Edwin Arlington Robinson was born on this day in 1869.  He would live until 1935 and is considered the first major American poet of the twentieth century, unique in that he devoted his life to poetry and willingly paid the price in poverty and obscurity. As for his works, his once-popular Arthurian trilogy has fallen in favor, criticized by William H. Pritchard as having "occasional purple patches, fine lines here and there, but on the whole prolix, fussy, and somehow terribly misguided--the long poems are stone-dead" (Twentieth-Century Literary Criticism, vol. 5 [1981], p. 418). The poems from his earlier period, especially the Tilbury Town cycle, have held critical esteem. In his shorter works, Robinson excelled in limning characters who failed on a materialistic level but somehow succeeded, though at great cost on a moral or spiritual level.
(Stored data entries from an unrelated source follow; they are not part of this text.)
**src/rtl/int_issue_queue.sv**
```systemverilog
// Integer issue queue: holds renamed micro-ops until both sources are ready,
// then issues the oldest ready entry (ROB age order) to a single pipe.
module int_issue_queue #(
  parameter int unsigned DEPTH     = 8,
  parameter int unsigned PREG_W    = 6,
  parameter int unsigned ROB_W     = 6,
  parameter int unsigned PAYLOAD_W = 128
) (
  input  logic                 clock,
  input  logic                 reset_n,
  input  logic                 enq_valid,
  output logic                 iq_can_alloc,
  input  logic [PREG_W-1:0]    enq_prs1,
  input  logic [PREG_W-1:0]    enq_prs2,
  input  logic [PREG_W-1:0]    enq_prd,
  input  logic                 enq_src1_is_reg,
  input  logic                 enq_src2_is_reg,
  input  logic                 enq_src1_busy,
  input  logic                 enq_src2_busy,
  input  logic                 enq_robidx_flag,
  input  logic [ROB_W-1:0]     enq_robidx,
  input  logic [PAYLOAD_W-1:0] enq_payload,
  input  logic                 wb0_valid,
  input  logic [PREG_W-1:0]    wb0_prd,
  input  logic                 wb1_valid,
  input  logic [PREG_W-1:0]    wb1_prd,
  input  logic                 flush_valid,
  input  logic                 flush_robidx_flag,
  input  logic [ROB_W-1:0]     flush_robidx,
  output logic                 issue_valid,
  input  logic                 issue_ready,
  output logic [PREG_W-1:0]    issue_prs1,
  output logic [PREG_W-1:0]    issue_prs2,
  output logic [PREG_W-1:0]    issue_prd,
  output logic                 issue_src1_is_reg,
  output logic                 issue_src2_is_reg,
  output logic                 issue_robidx_flag,
  output logic [ROB_W-1:0]     issue_robidx,
  output logic [PAYLOAD_W-1:0] issue_payload
);

  localparam int unsigned IDX_W = (DEPTH > 1) ? $clog2(DEPTH) : 1;

  typedef struct packed {
    logic [PREG_W-1:0]    prs1;
    logic [PREG_W-1:0]    prs2;
    logic [PREG_W-1:0]    prd;
    logic                 src1_is_reg;
    logic                 src2_is_reg;
    logic                 rob_flag;
    logic [ROB_W-1:0]     rob_idx;
    logic [PAYLOAD_W-1:0] payload;
  } entry_t;

  entry_t           entry_q [DEPTH];
  entry_t           entry_d [DEPTH];
  logic [DEPTH-1:0] valid_q, valid_d;
  logic [DEPTH-1:0] rdy1_q, rdy1_d;
  logic [DEPTH-1:0] rdy2_q, rdy2_d;

  logic             sel_found;
  logic [IDX_W-1:0] sel_idx;
  logic             free_found;
  logic [IDX_W-1:0] free_idx;
  logic             enq_fire;
  logic             issue_fire;
  logic             enq_rdy1;
  logic             enq_rdy2;

  // A is older than B; the wrap flag inverts the index comparison
  function automatic logic older(input logic fa, input logic [ROB_W-1:0] ia,
                                 input logic fb, input logic [ROB_W-1:0] ib);
    older = (fa == fb) ? (ia < ib) : (ia > ib);
  endfunction

  // Oldest valid entry whose sources are both ready
  always_comb begin
    sel_found = 1'b0;
    sel_idx   = '0;
    for (int unsigned i = 0; i < DEPTH; i++) begin
      if (valid_q[i] && rdy1_q[i] && rdy2_q[i]) begin
        if (!sel_found ||
            older(entry_q[i].rob_flag, entry_q[i].rob_idx,
                  entry_q[sel_idx].rob_flag, entry_q[sel_idx].rob_idx)) begin
          sel_found = 1'b1;
          sel_idx   = i[IDX_W-1:0];
        end
      end
    end
  end

  // Lowest-numbered free entry
  always_comb begin
    free_found = 1'b0;
    free_idx   = '0;
    for (int unsigned i = 0; i < DEPTH; i++) begin
      if (!valid_q[i] && !free_found) begin
        free_found = 1'b1;
        free_idx   = i[IDX_W-1:0];
      end
    end
  end

  assign iq_can_alloc = ~&valid_q;
  assign issue_valid  = sel_found & ~flush_valid;
  assign enq_fire     = enq_valid & iq_can_alloc & ~flush_valid;
  assign issue_fire   = issue_valid & issue_ready;

  // Dispatch-time readiness including same-cycle writeback bypass
  assign enq_rdy1 = ~enq_src1_is_reg | ~enq_src1_busy |
                    (wb0_valid & (wb0_prd == enq_prs1)) |
                    (wb1_valid & (wb1_prd == enq_prs1));
  assign enq_rdy2 = ~enq_src2_is_reg | ~enq_src2_busy |
                    (wb0_valid & (wb0_prd == enq_prs2)) |
                    (wb1_valid & (wb1_prd == enq_prs2));

  // Issue outputs follow the selected entry, zero when nothing is selectable
  always_comb begin
    issue_prs1        = '0;
    issue_prs2        = '0;
    issue_prd         = '0;
    issue_src1_is_reg = 1'b0;
    issue_src2_is_reg = 1'b0;
    issue_robidx_flag = 1'b0;
    issue_robidx      = '0;
    issue_payload     = '0;
    if (sel_found) begin
      issue_prs1        = entry_q[sel_idx].prs1;
      issue_prs2        = entry_q[sel_idx].prs2;
      issue_prd         = entry_q[sel_idx].prd;
      issue_src1_is_reg = entry_q[sel_idx].src1_is_reg;
      issue_src2_is_reg = entry_q[sel_idx].src2_is_reg;
      issue_robidx_flag = entry_q[sel_idx].rob_flag;
      issue_robidx      = entry_q[sel_idx].rob_idx;
      issue_payload     = entry_q[sel_idx].payload;
    end
  end

  // Next state: wakeup, flush squash, issue clear, then enqueue write.
  // The enqueue slot is always a currently-free entry, so it never collides
  // with the issue clear or the flush squash.
  always_comb begin
    valid_d = valid_q;
    rdy1_d  = rdy1_q;
    rdy2_d  = rdy2_q;
    entry_d = entry_q;
    for (int unsigned i = 0; i < DEPTH; i++) begin
      if ((wb0_valid && (wb0_prd == entry_q[i].prs1)) ||
          (wb1_valid && (wb1_prd == entry_q[i].prs1))) begin
        rdy1_d[i] = 1'b1;
      end
      if ((wb0_valid && (wb0_prd == entry_q[i].prs2)) ||
          (wb1_valid && (wb1_prd == entry_q[i].prs2))) begin
        rdy2_d[i] = 1'b1;
      end
      if (flush_valid && valid_q[i] &&
          older(flush_robidx_flag, flush_robidx,
                entry_q[i].rob_flag, entry_q[i].rob_idx)) begin
        valid_d[i] = 1'b0;
      end
    end
    if (issue_fire) begin
      valid_d[sel_idx] = 1'b0;
    end
    if (enq_fire) begin
      valid_d[free_idx]             = 1'b1;
      rdy1_d[free_idx]              = enq_rdy1;
      rdy2_d[free_idx]              = enq_rdy2;
      entry_d[free_idx].prs1        = enq_prs1;
      entry_d[free_idx].prs2        = enq_prs2;
      entry_d[free_idx].prd         = enq_prd;
      entry_d[free_idx].src1_is_reg = enq_src1_is_reg;
      entry_d[free_idx].src2_is_reg = enq_src2_is_reg;
      entry_d[free_idx].rob_flag    = enq_robidx_flag;
      entry_d[free_idx].rob_idx     = enq_robidx;
      entry_d[free_idx].payload     = enq_payload;
    end
  end

  // Valid bits: the only state that reset must clear
  always_ff @(posedge clock) begin
    if (!reset_n) begin
      valid_q <= '0;
    end else begin
      valid_q <= valid_d;
    end
  end

  // Entry contents and ready bits, qualified by valid_q everywhere
  always_ff @(posedge clock) begin
    rdy1_q  <= rdy1_d;
    rdy2_q  <= rdy2_d;
    entry_q <= entry_d;
  end

endmodule
```
[config.mk]
export PLATFORM = sky130hd
export DESIGN_NAME = tick_scheduler
export DESIGN_NICKNAME = d
export VERILOG_FILES = /design/src/rtl/tick_pkg.sv /design/src/rtl/tick_channel.sv /design/src/rtl/tick_scheduler.sv
export SDC_FILE = /design/constraint.sdc
export NUM_CORES = 1
export LEC_CHECK = 0
export ABC_AREA = 1
export CORE_UTILIZATION = 40
export CTS_CLUSTER_DIAMETER = 200
export DETAILED_ROUTE_END_ITERATION = 10
export GPL_ROUTABILITY_DRIVEN = 0
export PLACE_DENSITY = 0.63
export SLEW_MARGIN = 20
export SYNTH_ARGS = -nofsm -noshare
export SYNTH_HDL_FRONTEND = slang
export SYNTH_SLANG_ARGS = --single-unit
[constraint.sdc]
create_clock -name clk -period 10.75 [get_ports clk]
set_input_delay 2.15 -clock clk [delete_from_list [all_inputs] [get_ports clk]]
set_output_delay 2.15 -clock clk [all_outputs]
set_load 0.05 [all_outputs]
In an age of free verse and experimentation, his technical expertise is considered intolerably old-fashioned, but there is no doubt he was a master of many forms.  He was one of the poets I first encountered in American Literature class during my sophomore year of high school.  His poetry is often melancholy or even more drear, but I remember him as a master of poetic form and meter.  One of his most famous, and somewhat autobiographical poems follows.


Miniver Cheevy


Miniver Cheevy, child of scorn,
Grew lean while he assailed the seasons;
He wept that he was ever born,
And he had reasons.

Miniver loved the days of old
When swords were bright and steeds were prancing;
The vision of a warrior bold
Would set him dancing.

Miniver sighed for what was not,
And dreamed, and rested from his labors;
He dreamed of Thebes and Camelot,
And Priam's neighbors.

Minever mourned the ripe renown
That made so many a name so fragrant;
He mourned Romance, now on the town,
And Art, a vagrant.

Minever loved the Medici,
Albeit he had never seen one;
He would have sinned incessantly
Could he have been one.

Miniver cursed the commonplace
And eyed a khaki suit with loathing;
He missed the mediæval grace
Of iron clothing.

Miniver scorned the gold he sought,
But sore annoyed was he without it;
Miniver thought, and thought, and thought,
And thought about it.

Miniver Cheevy, born too late,
Scratched his head and kept on thinking;
Miniver coughed, and called it fate,
And kept on drinking.

E.A. Robinson

Robinson: Selected Poems by Edwin Arlington Robinson. Penguin Books, 1997.

5 comments:

Amy said...

I like this:

"Minever loved the Medici,
Albeit he had never seen one;
He would have sinned incessantly
Could he have been one."

I suppose it's a sign of age, but it really seems to me that we read a lot more interesting stuff in high school lit classes 30+ years ago than what's being assigned today.

M. said...

Also a favorite of my high school days. It was an example of "irony" in poetry. But you meant Edwin Arliington Robinson, no?

James said...
This comment has been removed by the author.
James said...

Thanks Amy. I'm sure you are right about the classes and I'm glad I read poets like Robinson (40+ years ago for me).

James said...

Thanks M. My spellchecker missed that one, so I updated it. Robinson was a master of irony.